%%
### config.mk
export PLATFORM = sky130hd
export DESIGN_NAME = loadAlign
export DESIGN_NICKNAME = d
export VERILOG_FILES = /design/src/hw/memStagePkg.sv /design/src/hw/loadAlign.sv
export SDC_FILE = /design/constraint.sdc
export NUM_CORES = 1
export LEC_CHECK = 0
export BUFFER_PORTS_ARGS = -buffer_cell sky130_fd_sc_hd__buf_2
export CORE_MARGIN = 5
export CORE_UTILIZATION = 48
export DETAILED_ROUTE_END_ITERATION = 16
export PLACE_DENSITY = 0.9
export SYNTH_ARGS = -nofsm -noshare
export SYNTH_HDL_FRONTEND = slang
export SYNTH_SLANG_ARGS = --single-unit
export TNS_END_PERCENT = 100
### constraint.sdc
create_clock -name vclk -period 1.7
set_clock_uncertainty 0.15 [all_clocks]
set_input_delay 0.17 -clock vclk [all_inputs]
set_output_delay 0.17 -clock vclk [all_outputs]
set_load 0.02 [all_outputs]
### src/hw/memStagePkg.sv
package memStagePkg;

    // load access kinds, U variants zero-extend
    typedef enum logic [2:0] {
        ldNone  = 3'd0,
        ldByte  = 3'd1,
        ldByteU = 3'd2,
        ldHalf  = 3'd3,
        ldHalfU = 3'd4,
        ldWord  = 3'd5
    } loadType;

    typedef enum logic [1:0] {
        stNone = 2'd0,
        stByte = 2'd1,
        stHalf = 2'd2,
        stWord = 2'd3
    } storeType;

    // values match the MIPS cause register ExcCode field
    typedef enum logic [4:0] {
        excNone = 5'd0,
        excAdEL = 5'd4,
        excAdES = 5'd5
    } excCode;

    // execute stage output, registered into the memory stage
    typedef struct packed {
        logic        valid;
        logic [31:0] pc;
        logic [31:0] aluOut;
        logic [31:0] storeData;
        loadType     ldType;
        storeType    stType;
        logic [4:0]  dst;
        logic        regWr;
    } exeMemBus;

    // toward writeback and the forwarding muxes
    typedef struct packed {
        logic [31:0] result;
        logic [4:0]  dst;
        logic        regWr;
    } memWbBus;

endpackage

### src/hw/loadAlign.sv
`timescale 1ns/1ps

module loadAlign (
    input  memStagePkg::loadType ldType,
    input  logic [1:0]           addrLow,
    input  logic [31:0]          rdWord,
    output logic [31:0]          loadData
);
    import memStagePkg::*;

    logic [7:0]  byteSel;
    logic [15:0] halfSel;

    // byte and half picked by the low address bits
    always_comb begin
        case (addrLow)
            2'd0:    byteSel = rdWord[7:0];
            2'd1:    byteSel = rdWord[15:8];
            2'd2:    byteSel = rdWord[23:16];
            default: byteSel = rdWord[31:24];
        endcase
    end

    // bit 0 is ignored here, a misaligned half is trapped elsewhere
    assign halfSel = addrLow[1] ? rdWord[31:16] : rdWord[15:0];

    always_comb begin
        case (ldType)
            ldByte: begin
                loadData = {{24{byteSel[7]}}, byteSel};
            end
            ldByteU: begin
                loadData = {24'd0, byteSel};
            end
            ldHalf: begin
                loadData = {{16{halfSel[15]}}, halfSel};
            end
            ldHalfU: begin
                loadData = {16'd0, halfSel};
            end
            default: begin
                // word load, and a harmless value when no load
                loadData = rdWord;
            end
        endcase
    end

endmodule

==> flow_metrics.py, run 1 <==
metrics = {
    "yosys": {
        "yosys_warnings": 0,
        "synthSimpleGateAreaFrac_pct": 19.7,
        "synth_fa_ha_area_share_pct": 0,
        "synth_top_cell_by_area": "mux4_2",
        "postSynthCellCount": 182,
        "synthXorXnorAreaFrac_pct": 0,
        "syn-num-nets": 219,
        "synth_top_area_share_pct": 10.6,
        "synth.area.mux_share_pct": 15.0,
        "synth-compound-area-share_pct": 52.3,
        "yosys-top-cells-area": "mux4_2, a22oi_1, o21ai_0",
        "synth_cell_types": 46,
        "syn_area_per_cell_um2": 7.01,
        "synth_area_um2": 1280,
        "synth_top_family_by_area": "compound AO/OA/AOI/OAI gates",
        "synth.yosys.seq_area_share_pct": 0,
    },
    "clock_tree": {
        "hold_buffers": 0,
        "cts_setup_buffers": 15,
        "ctsResizeCount": 126,
    },
    "run_status": {
        "tool.error": "[ERROR DPL-0038] Utilization greater than 100%, impossible to legalize",
        "outcome": "aborted with a tool error",
        "failing_step": "clock tree synthesis",
    },
    "floorplan": {
        "die_y_um": 61.6,
        "dieWidth_um": 61.6,
        "num_rows": 18,
        "initial_core_util_pct": 51.1,
        "num_io_pins": 69,
    },
    "place": {
        "preCtsSetupSlack_ns": -0.438,
        "placed_cells": 300,
        "dpl_cell_area_um2": 1890,
        "portBuffers": 69,
        "dp_hpwl_um": 4070,
        "place_congestion": 0.879,
    },
}
==> cell families after synthesis <==
| group | Yosys count |
|---|---|
| AO/OA/AOI/OAI | 101 |
| AND/OR/NAND/NOR | 41 |
| multiplexers | 10 |
| buffers and inverters | 30 |
==> stage by stage <==
step                      hold slack (ns)  utilization, %  TNS, ns
after detailed placement            0.523            75.6    -9.51
after global placement              0.523            75.6    -7.98
after floorplan                     0.337               -   -0.192
==> cells in the mapped netlist, types with 2 or more instances <==
master	number
nand2b_1	3
and3b_1	2
mux2i_1	3
a21oi_1	18
o21ai_0	23
buf_4	2
a21o_1	6
a22oi_1	16
inv_1	8
o21ai_1	10
nor2b_1	11
o221ai_1	8
mux4_2	6
buf_6	5
buf_2	6
nand2_1	14
nor4bb_1	2
clkbuf_1	6
a22o_1	6
==> run 2: changes to the inputs <==
--- a/config.mk
+++ b/config.mk
@@ -6,10 +6,10 @@
 export NUM_CORES = 1
 export LEC_CHECK = 0
 export BUFFER_PORTS_ARGS = -buffer_cell sky130_fd_sc_hd__buf_2
-export CORE_MARGIN = 5
-export CORE_UTILIZATION = 48
+export CORE_AREA = 5 5 66 68
 export DETAILED_ROUTE_END_ITERATION = 16
-export PLACE_DENSITY = 0.9
+export DIE_AREA = 0 0 71 73
+export PLACE_DENSITY_LB_ADDON = 0.15
 export SYNTH_ARGS = -nofsm -noshare
 export SYNTH_HDL_FRONTEND = slang
 export SYNTH_SLANG_ARGS = --single-unit
==> run 2 against run 1 <==
  * The flow now finishes, with violations (setup timing)
  * Area after synthesis unchanged
  * Synthesized cell count unchanged
==> flow_metrics.py, run 2 <==
metrics = {
    "global_routing": {
        "grtUsageTotal_pct": 21.5,
        "overflow": 0,
        "grt_max_degree": 18,
        "grt_pass1_vias": 1933,
        "antenna_found_initial": 0,
        "grt_pass1_wl_um": 9430,
    },
    "timing": {
        "max_freq_mhz": 516,
        "max_slew_margin_pct": 54.0,
        "setup_viol": 32,
        "rsz0062_at_grt": "yes",
        "setup_slack_ns": -0.238,
        "post-route-min-period_ns": 1.94,
        "worst_pin_slew_ns": 0.688,
        "fin_crit_sh_pct": 114,
        "fin_setup_tns_ns": -5.58,
        "drv_slew": 0,
        "hold_viol_final": 0,
    },
    "yosys": {
        "synth_cell_types": 46,
        "yosys_warnings": 0,
        "synth_common_cells": "o21ai_0, a21oi_1, a22oi_1",
        "synthSimpleGateAreaFrac_pct": 19.7,
        "yosys-top-cells-area": "mux4_2, a22oi_1, o21ai_0",
        "synth.yosys.seq_area_share_pct": 0,
        "syn_area_per_cell_um2": 7.01,
        "synth_most_common_cell": "o21ai_0",
        "synth_top_family_by_area": "compound AO/OA/AOI/OAI gates",
        "synth_top_area_share_pct": 10.6,
        "synth_area_um2": 1280,
        "syn-num-nets": 219,
        "synth_top_cell_by_area": "mux4_2",
        "synth-compound-area-share_pct": 52.3,
        "synthXorXnorAreaFrac_pct": 0,
        "postSynthCellCount": 182,
        "synth_fa_ha_area_share_pct": 0,
        "synth.area.mux_share_pct": 15.0,
    },
    "drt": {
        "vias": 2051,
        "wl_um": 6680,
        "viasPerCell": 6.00,
        "ant_nets": 0,
        "firstDrtPassIters": 5,
        "drtIter0Drc": 177,
        "drc": 0,
        "wire_per_inst_um": 19.5,
    },
    "pwr": {
        "vdd_drop_max_v": 0.000158,
        "powerDensity_nw_per_um2": 377,
        "power_leakage_uw": 0.00121,
    },
    "floorplan": {
        "die-area_um2": 5180,
        "initial_core_util_pct": 33.6,
        "dieWidth_um": 71,
        "num_io_pins": 69,
        "core-area_um2": 3800,
        "num_rows": 23,
        "die_y_um": 73,
    },
    "critical_path": {
        "path_class": "input pin to output port",
        "cp-startpoint": "ldType[2]",
        "crit_path_start_kind": "input pin",
        "required_ns": 1.38,
        "crit_fanout": 10,
        "critPathCaptureType": "output port",
        "arrival_ns": 1.62,
    },
    "cells_and_area": {
        "seq_cells": 0,
        "clkbuf_count": 0,
        "nFillCells": 297,
        "final_nets": 331,
        "seq_area_um2": 0,
        "final_cell_mix": "buf_4, buf_2, buf_6",
        "drive_gt1_share_pct": 71.2,
        "insertedDiodeCount": 0,
        "stdcell_area_um2": 2730,
        "mostFrequentLayoutCell": "buf_4",
        "syn2layout_area_growth_pct": 114,
        "fin_util_pct": 71.9,
    },
    "hold_path": {
        "hp-start": "rdWord[7]",
        "hold_path.class": "input pin to output port",
    },
    "place": {
        "place_congestion": 0.856,
        "dpl_cell_area_um2": 1920,
        "portBuffers": 69,
        "dp_hpwl_um": 3900,
    },
    "job": {
        "cap_violations": 0,
    },
    "clock_tree": {
        "hold_buffers": 0,
    },
    "run_status": {
        "violations": "setup timing",
        "outcome": "complete, but fails checks",
    },
}
## run 2: cell families after synthesis
group,Yosys count
muxes,10
AOI/OAI and AO/OA,101
and+or+nand+nor,41
buffers and inverters,30
## run 2: worst max-delay path, stage by stage
cell	delay (ns)
buf_6	0.10
buf_8	0.12
buf_4	0.14
buf_12	0.13
nor3b_1	0.13
o21a_2	0.26
a22o_1	0.26
a21o_1	0.18
buf_6	0.13
## run 2: area by class of cell
type / count / area [µm²] / share of cell area, %
Timing Repair Buffer: 131 / 1190 / 43.6
Tap cell: 50 / 62.6 / 2.29
Inverter: 9 / 33.8 / 1.24
Multi-Input combinational cell: 152 / 1450 / 52.9
## run 2: final timing paths
path          end  slack (ns)  cells past startpoint
min   loadData[7]        0.51                      3
max   loadData[6]       -0.24                      9
## run 2: what timing repair did
| action | CTS | global route |
|---|---|---|
| endpoints found under the setup margin | 32 | 32 |
| gates cloned | 4 | 0 |
| buffers inserted | 14 | 9 |
| pin swaps | 35 | 9 |
| resized for setup | 115 | 48 |
## run 2: layer usage
layer / share of wire [%] / GRT usage [%] / up-vias
li1: - / - / 933
met5: 0 / 0 / -
met3: 6.7 / 1.38 / 10
met4: 1.4 / 3.13 / 0
met1: 39 / 28.6 / 1004
met2: 53 / 39.0 / 104
## run 2: report_power, final
group / switching (µW) / internal [µW] / leakage, µW / total [µW]
Combinational: 511 / 519 / 0.00121 / 1030
Clock: 0 / 0 / 0 / 0
Sequential: 0 / 0 / 0 / 0
## run 2: per-stage QoR
stage	worst slack [ns]	instances	total power, µW	hold slack, ns
6_report	-0.238	342	1030	0.508
5_1_grt	-0.259	342	1080	0.518
4_1_cts	-0.149	335	929	0.507
3_5_place_dp	-0.348	318	697	0.522
3_3_place_gp	-0.342	318	694	0.524
2_1_floorplan	-0.0250	182	433	0.337
Power figures use the tool's default switching activity.
==> run 3: changes to the inputs <==
--- a/config.mk
+++ b/config.mk
@@ -6,9 +6,11 @@
 export NUM_CORES = 1
 export LEC_CHECK = 0
 export BUFFER_PORTS_ARGS = -buffer_cell sky130_fd_sc_hd__buf_2
-export CORE_AREA = 5 5 66 68
+export CELL_PAD_IN_SITES_DETAIL_PLACEMENT = 0
+export CELL_PAD_IN_SITES_GLOBAL_PLACEMENT = 2
+export CORE_MARGIN = 5
+export CORE_UTILIZATION = 24
 export DETAILED_ROUTE_END_ITERATION = 16
-export DIE_AREA = 0 0 71 73
 export PLACE_DENSITY_LB_ADDON = 0.15
 export SYNTH_ARGS = -nofsm -noshare
 export SYNTH_HDL_FRONTEND = slang
==> run 3 against run 2 <==
  * The run still ends with setup timing left
  * First-iteration DRC count shrank 56%
  * Combinational power is 6% higher
  * Largest cell class unchanged
  * Cell count rose by 6.4%
  * Worst setup slack better by 0.11 ns
  * Routed wire length grew 4.0%
  * Design area is 7.3% higher
  * Global-route usage decreased by 2.2 points
  * Die area increased by 33%
  * Non-clock buffer count increased by 2
  * Count of clock-buffer cells in the layout did not move
  * Worst hold slack hardly changed
==> flow_metrics.py, run 3 (same netlist as run 2, synthesis figures left out) <==
metrics = {
    "run_status": {
        "outcome": "complete, but fails checks",
        "violations": "setup timing",
    },
    "place": {
        "place_congestion": 0.815,
        "portBuffers": 69,
        "placed_cells": 341,
        "preCtsSetupSlack_ns": -0.508,
        "dp_hpwl_um": 4620,
    },
    "pwr": {
        "vdd_drop_max_v": 0.000158,
        "powerDensity_nw_per_um2": 373,
        "fin_total_pwr_uw": 1090,
        "power_leakage_uw": 0.00127,
    },
    "timing": {
        "fin_crit_sh_pct": 107,
        "rsz0062_at_grt": "yes",
        "max_freq_mhz": 548,
        "hold_viol_final": 0,
        "max_slew_margin_pct": 79.7,
        "whs_ns": 0.508,
        "drv_slew": 0,
        "worst_pin_slew_ns": 0.296,
        "setup_viol": 28,
        "setup_slack_ns": -0.123,
        "post-route-min-period_ns": 1.82,
    },
    "cells_and_area": {
        "mostFrequentLayoutCell": "buf_4",
        "clkbuf_count": 0,
        "stdcell_count": 364,
        "drive_gt1_share_pct": 72.1,
        "syn2layout_area_growth_pct": 130,
        "seq_area_um2": 0,
        "seq_cells": 0,
        "final_nets": 333,
        "nFillCells": 482,
        "final_cell_mix": "buf_4, buf_6, buf_2",
        "insertedDiodeCount": 0,
    },
    "drt": {
        "firstDrtPassIters": 4,
        "vias": 2004,
        "wire_per_inst_um": 19.1,
        "drtIter0Drc": 78,
        "ant_nets": 0,
        "drc": 0,
        "viasPerCell": 5.51,
        "wl_um": 6950,
    },
    "hold_path": {
        "hold_path.class": "input pin to output port",
        "min_to": "loadData[7]",
        "hp-start": "rdWord[7]",
        "whs_path_depth": 3,
    },
    "critical_path": {
        "required_ns": 1.38,
        "critPathCaptureType": "output port",
        "arrival_ns": 1.50,
        "crit_path_start_kind": "input pin",
        "crit_fanout": 7,
        "path_class": "input pin to output port",
    },
    "global_routing": {
        "grtUsageTotal_pct": 19.3,
        "grt_pass1_wl_um": 11200,
        "antenna_found_initial": 0,
        "overflow": 0,
        "grt_pass1_vias": 2081,
        "grt_max_degree": 17,
    },
    "floorplan": {
        "dieWidth_um": 82.9,
        "die-area_um2": 6880,
        "die_y_um": 82.9,
        "initial_core_util_pct": 24.8,
        "core-area_um2": 5140,
        "num_io_pins": 69,
        "num_rows": 26,
    },
    "job": {
        "cap_violations": 0,
    },
}
==> run 3: cell types whose count changed in the layout (fill, tap and decap cells not counted), sizes merged <==
| cell | delta |
|---|---|
| buf | +2 |
==> run 3: worst max path at each step <==
stage                     slack (ns)  cells past startpoint       start            to
final                          -0.12                      6  addrLow[1]   loadData[2]
after global routing           -0.17                      8   ldType[2]   loadData[5]
after CTS                      -0.12                      8   ldType[2]   loadData[5]
after detailed placement       -0.51                      6   ldType[2]  loadData[25]
after global placement         -0.52                      6   ldType[2]  loadData[25]
after floorplan                -0.02                      6   ldType[1]   loadData[5]
==> run 3: timing repair <==
action	4_1_cts	5_1_grt
gates resized for setup	159	36
pin swaps	43	22
buffers inserted	17	2
setup endpoints to repair	32	32
hold buffers	0	0
gates cloned	6	0
==> run 3: area by class of cell <==
cell class / instances / area, µm² / area share (%)
multi-input combinational: 152 / 1510 / 51.4
tap: 70 / 87.6 / 2.99
inverter: 9 / 33.8 / 1.15
timing repair buffer: 133 / 1300 / 44.5
==> run 3: through the flow <==
stage | setup TNS [ns] | utilization, % | instance area [µm²]
after floorplan | -0.192 | - | 1330
after global routing | -2.63 | 57.0 | 2930
final | -1.20 | 57.0 | 2930
after global placement | -10.85 | 38.1 | 1960
after detailed placement | -10.52 | 38.1 | 1960
after CTS | -1.85 | 53.7 | 2760
==> run 3: power by group <==
group / leakage [µW] / internal, µW / switching [µW]
combinational: 0.00127 / 566 / 526
clock: 0 / 0 / 0
sequential: 0 / 0 / 0
==> run 3: critical path, cell delays in order <==
cell and delay, ns:
buf_8 0.09, buf_12 0.12, buf_8 0.12, mux4_2 0.49, a221o_1 0.36, buf_6 0.14
==> run 3: metal layers <==
metal / global-route usage, % / vias up / part of all wire [%]
met5: 0 / - / 0
met4: 0.446 / 0 / 0.22
met3: 1.68 / 2 / 5.0
met2: 34.8 / 62 / 50
met1: 26.3 / 992 / 44
li1: - / 948 / -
%%
▸ **WHAT YOU NEED TO DO**
Count up the lines in the records where the string "left" appears. Your reply is that number alone.

▸ **EXERCISE RESULT**
2